Las palabras de “El atractivo de nuestro tiempo” no dejan lugar a dudas: para construir una humanidad es imprescindible estar sumergido completamente en la sociedad. Esto es: empaparse de las alegrías, de los dolores, de los desafíos, de las tristezas. De la riqueza y de la pobreza. Ser uno más, pero sin negociar la luz de lo divino. Una luz que se refracta en lo más cotidiano.

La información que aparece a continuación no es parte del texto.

Source: an optimization exercise on an open RTL-to-GDS flow (aim: small area, a short achievable clock period and few clock cycles). Production flows keep margins and buffers that such runs may drop. In this exercise RTL edits were held to simulation tests only and were not proved equivalent to the original.

[flow/design.v]
module fp_unpack (
    input  wire [31:0]        x,
    output wire               s,
    output reg  signed [11:0] e,
    output reg  [23:0]        m,
    output wire               is_zero,
    output wire               is_inf,
    output wire               is_nan
);
    wire [7:0]  expf = x[30:23];
    wire [22:0] frac = x[22:0];
    assign s       = x[31];
    assign is_zero = (expf == 8'd0)   && (frac == 23'd0);
    assign is_inf  = (expf == 8'd255) && (frac == 23'd0);
    assign is_nan  = (expf == 8'd255) && (frac != 23'd0);
    reg [4:0] lz;
    integer i;
    always @* begin
        lz = 5'd0;
        for (i = 0; i <= 22; i = i + 1)
            if (frac[i]) lz = 5'd23 - i[4:0];
    end
    always @* begin
        if (expf == 8'd0) begin
            m = {1'b0, frac} << lz;
            e = -12'sd126 - $signed({7'd0, lz});
        end else begin
            m = {1'b1, frac};
            e = $signed({4'd0, expf}) - 12'sd127;
        end
    end
endmodule
module fp_round (
    input  wire               s,
    input  wire signed [11:0] e,
    input  wire [26:0]        m,
    input  wire               st,
    output reg  [31:0]        r
);
    wire signed [11:0] be = e + 12'sd127;
    wire signed [11:0] sh = 12'sd1 - be;    
    reg [26:0] ms;
    reg        lost;
    reg [7:0]  ef;
    reg        inc;
    reg [30:0] sum;
    always @* begin
        ms   = m;
        lost = 1'b0;
        ef   = be[7:0];
        if (be <= 0) begin
            ef = 8'd0;
            if (sh > 12'sd27) begin
                ms   = 27'd0;
                lost = 1'b1;
            end else begin
                ms   = m >> sh[4:0];
                lost = |(m & ~({27{1'b1}} << sh[4:0]));
            end
        end
        inc = ms[2] & (ms[3] | ms[1] | ms[0] | lost | st);
        sum = {ef, ms[25:3]} + {30'd0, inc};
        if (be >= 12'sd255)
            r = {s, 8'hFF, 23'd0};
        else
            r = {s, sum};
    end
endmodule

Tan cotidiano como el oficio de un carpintero o el de una ama de casa.
He aquí el gran atractivo
de nuestro tiempo:
sumirse en la más alta contemplación
y permanecer mezclado con todos,
hombre entre los hombres.
Diría más aún:
perderse en la muchedumbre
para informarla de lo divino,
como se empapa una migaja de pan en el vino.
Diría más aún:
hechos partícipes de los designios de Dios
sobre la humanidad,
trazar sobre la multitud estelas de luz
y, al mismo tiempo, compartir con el prójimo
la deshonra, el hambre, los golpes,
las breves alegrías.
Porque el atractivo de nuestro tiempo,
como el de todos los tiempos,
es lo más humano y lo más divino
que pueda pensarse:
Jesús y María,
El Verbo de Dios, hijo de un carpintero,
la Sede de la Sabiduría, ama de casa.